En un contexto económico complejo, el 29% de los argentinos destinará este año su aguinaldo al pago de deudas, una cifra que dobla el porcentaje registrado en 2024, cuando solo el 13% de los asalariados usaba el Sueldo Anual Complementario (SAC) para saldar cuentas pendientes.
Según un estudio reciente de la consultora Focus Market, basado en más de 3.800 casos, esta tendencia refleja un cambio significativo en el comportamiento de consumo de los argentinos. Lejos de utilizar el aguinaldo para el ocio o inversiones, la mayoría de los trabajadores lo ven ahora como una herramienta vital para cerrar el año y enfrentar los gastos cotidianos.
Este aumento en el porcentaje destinado al pago de deudas es visto como una señal de la presión persistente sobre el poder adquisitivo, especialmente entre la clase media. El aguinaldo, que tradicionalmente se consideraba un ingreso extra para compras no esenciales, se ha convertido en un “salvavidas” financiero para muchos trabajadores.

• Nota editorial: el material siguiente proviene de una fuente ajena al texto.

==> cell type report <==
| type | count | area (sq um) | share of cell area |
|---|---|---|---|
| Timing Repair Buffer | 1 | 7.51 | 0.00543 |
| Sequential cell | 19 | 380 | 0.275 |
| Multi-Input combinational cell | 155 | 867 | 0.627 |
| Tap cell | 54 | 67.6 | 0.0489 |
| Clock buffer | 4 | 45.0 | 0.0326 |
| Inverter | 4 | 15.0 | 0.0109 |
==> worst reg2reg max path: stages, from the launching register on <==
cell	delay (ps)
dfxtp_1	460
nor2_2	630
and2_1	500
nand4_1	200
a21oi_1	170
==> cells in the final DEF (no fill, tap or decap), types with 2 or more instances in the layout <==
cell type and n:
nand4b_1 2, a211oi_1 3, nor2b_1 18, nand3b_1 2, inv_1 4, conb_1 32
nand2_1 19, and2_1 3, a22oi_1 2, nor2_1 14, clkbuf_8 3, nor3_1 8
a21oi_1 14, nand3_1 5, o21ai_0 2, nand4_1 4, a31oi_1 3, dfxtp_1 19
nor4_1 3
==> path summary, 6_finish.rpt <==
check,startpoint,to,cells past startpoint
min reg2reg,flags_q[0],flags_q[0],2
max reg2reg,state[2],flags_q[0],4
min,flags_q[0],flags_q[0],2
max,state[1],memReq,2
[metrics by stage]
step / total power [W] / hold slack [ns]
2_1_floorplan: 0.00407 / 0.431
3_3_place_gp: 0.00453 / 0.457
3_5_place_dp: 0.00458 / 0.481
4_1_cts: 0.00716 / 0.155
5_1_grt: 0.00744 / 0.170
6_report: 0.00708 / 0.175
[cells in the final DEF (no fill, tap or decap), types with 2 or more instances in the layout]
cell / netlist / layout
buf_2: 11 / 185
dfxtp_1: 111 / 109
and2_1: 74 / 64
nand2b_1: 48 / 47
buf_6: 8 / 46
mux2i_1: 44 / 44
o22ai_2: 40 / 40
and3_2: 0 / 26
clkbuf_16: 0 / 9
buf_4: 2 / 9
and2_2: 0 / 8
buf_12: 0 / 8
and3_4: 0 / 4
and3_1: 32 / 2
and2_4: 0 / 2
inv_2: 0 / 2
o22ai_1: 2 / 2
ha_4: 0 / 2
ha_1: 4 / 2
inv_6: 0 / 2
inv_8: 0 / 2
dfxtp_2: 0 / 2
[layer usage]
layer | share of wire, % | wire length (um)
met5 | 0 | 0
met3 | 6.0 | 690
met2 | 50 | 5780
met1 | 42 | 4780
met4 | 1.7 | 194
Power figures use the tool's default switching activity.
===== src/rtl/uart_alu_ctrl_if.sv =====
// Bus between the UART-to-ALU frame controller and its environment.
// The slave side is the controller. The master side is the UART, ALU and TX logic.
interface uart_alu_ctrl_if #(
    parameter int NB_DATA = 8,
    parameter int NB_OP   = 6
);
    logic [NB_DATA-1:0] i_rx_data;
    logic               i_rx_done;
    logic [NB_DATA-1:0] i_alu_result;
    logic               i_tx_done;
    logic [NB_DATA-1:0] o_alu_a;
    logic [NB_DATA-1:0] o_alu_b;
    logic [NB_OP-1:0]   o_alu_op;
    logic               o_tx_start;
    logic [NB_DATA-1:0] o_tx_data;
    logic               o_busy;
    logic               o_error;
    logic               o_drop;

    modport slave (
        input  i_rx_data, i_rx_done, i_alu_result, i_tx_done,
        output o_alu_a, o_alu_b, o_alu_op, o_tx_start, o_tx_data,
               o_busy, o_error, o_drop
    );

    modport master (
        output i_rx_data, i_rx_done, i_alu_result, i_tx_done,
        input  o_alu_a, o_alu_b, o_alu_op, o_tx_start, o_tx_data,
               o_busy, o_error, o_drop
    );
endinterface
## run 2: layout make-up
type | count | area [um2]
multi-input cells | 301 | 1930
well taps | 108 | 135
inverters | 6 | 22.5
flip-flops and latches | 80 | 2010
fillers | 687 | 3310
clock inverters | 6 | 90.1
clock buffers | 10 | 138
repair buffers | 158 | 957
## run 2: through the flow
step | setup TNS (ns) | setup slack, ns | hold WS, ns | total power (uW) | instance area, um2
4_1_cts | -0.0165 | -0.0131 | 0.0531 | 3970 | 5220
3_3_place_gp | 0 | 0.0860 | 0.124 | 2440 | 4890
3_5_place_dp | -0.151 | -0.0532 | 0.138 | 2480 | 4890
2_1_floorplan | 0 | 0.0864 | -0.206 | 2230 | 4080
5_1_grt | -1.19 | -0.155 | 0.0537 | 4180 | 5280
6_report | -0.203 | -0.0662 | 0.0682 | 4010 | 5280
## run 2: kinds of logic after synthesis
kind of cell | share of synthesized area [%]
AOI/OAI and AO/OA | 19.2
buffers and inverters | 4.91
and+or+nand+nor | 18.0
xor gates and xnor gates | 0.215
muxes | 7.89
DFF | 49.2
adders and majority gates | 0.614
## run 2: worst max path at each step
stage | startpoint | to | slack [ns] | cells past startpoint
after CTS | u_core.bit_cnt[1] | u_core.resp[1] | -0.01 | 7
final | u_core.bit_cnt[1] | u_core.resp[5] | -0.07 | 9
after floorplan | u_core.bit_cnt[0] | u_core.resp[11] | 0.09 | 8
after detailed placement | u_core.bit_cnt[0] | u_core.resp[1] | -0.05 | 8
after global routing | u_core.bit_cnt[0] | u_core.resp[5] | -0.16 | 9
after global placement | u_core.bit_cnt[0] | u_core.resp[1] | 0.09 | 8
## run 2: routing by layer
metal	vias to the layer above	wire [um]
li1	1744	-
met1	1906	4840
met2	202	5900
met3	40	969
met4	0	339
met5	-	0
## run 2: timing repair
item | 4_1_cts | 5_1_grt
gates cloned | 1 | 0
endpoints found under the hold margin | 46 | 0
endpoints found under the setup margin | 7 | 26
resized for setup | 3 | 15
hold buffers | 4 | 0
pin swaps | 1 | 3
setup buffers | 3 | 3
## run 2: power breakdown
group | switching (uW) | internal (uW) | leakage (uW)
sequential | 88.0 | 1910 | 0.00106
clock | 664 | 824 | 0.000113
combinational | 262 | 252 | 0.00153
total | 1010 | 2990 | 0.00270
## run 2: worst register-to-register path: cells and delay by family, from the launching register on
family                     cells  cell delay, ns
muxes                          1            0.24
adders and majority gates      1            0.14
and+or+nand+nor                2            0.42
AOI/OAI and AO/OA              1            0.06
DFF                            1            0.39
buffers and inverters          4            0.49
[src/rtl/clock_divider_half_cnt.sv]
// Half-period counter: counts 0..half-1, wraps to 0, flags the last count.
module half_cnt #(
   parameter int WIDTH = 8
) (
   input  logic             clk_in,
   input  logic             rst,
   input  logic             clr,
   input  logic             run,
   input  logic [WIDTH-1:0] half,
   output logic             term
);

   localparam logic [WIDTH-1:0] ONE = WIDTH'(1);

   logic [WIDTH-1:0] cnt_q;
   logic [WIDTH-1:0] cnt_d;

   // Terminal when the count reaches the last cycle of the half-period.
   assign term = (cnt_q == (half - ONE));

   // Next count: clear wins, otherwise advance and wrap on terminal.
   always_comb begin
      cnt_d = cnt_q;
      if (clr) begin
         cnt_d = '0;
      end else if (run) begin
         cnt_d = term ? '0 : (cnt_q + ONE);
      end
   end

   // Count register.
   always_ff @(posedge clk_in) begin
      if (rst) begin
         cnt_q <= '0;
      end else begin
         cnt_q <= cnt_d;
      end
   end

endmodule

En cuanto a otras destinaciones del aguinaldo, se observa una clara tendencia hacia el gasto conservador. La asignación del aguinaldo a vacaciones cayó de un 26% a un 19%, y las inversiones financieras también perdieron terreno, con la compra de dólares disminuyendo del 16% al 12% respecto al año pasado.
Además, la necesidad de stockear bienes en supermercados se redujo drásticamente a solo 1%, mientras que el ahorro en plazos fijos se mantuvo bajo, con solo un 2% de los encuestados optando por esa opción. Esto refleja un cambio hacia una mayor liquidez y una menor urgencia de anticipar compras debido a la inflación descendente y la relativa estabilidad del dólar.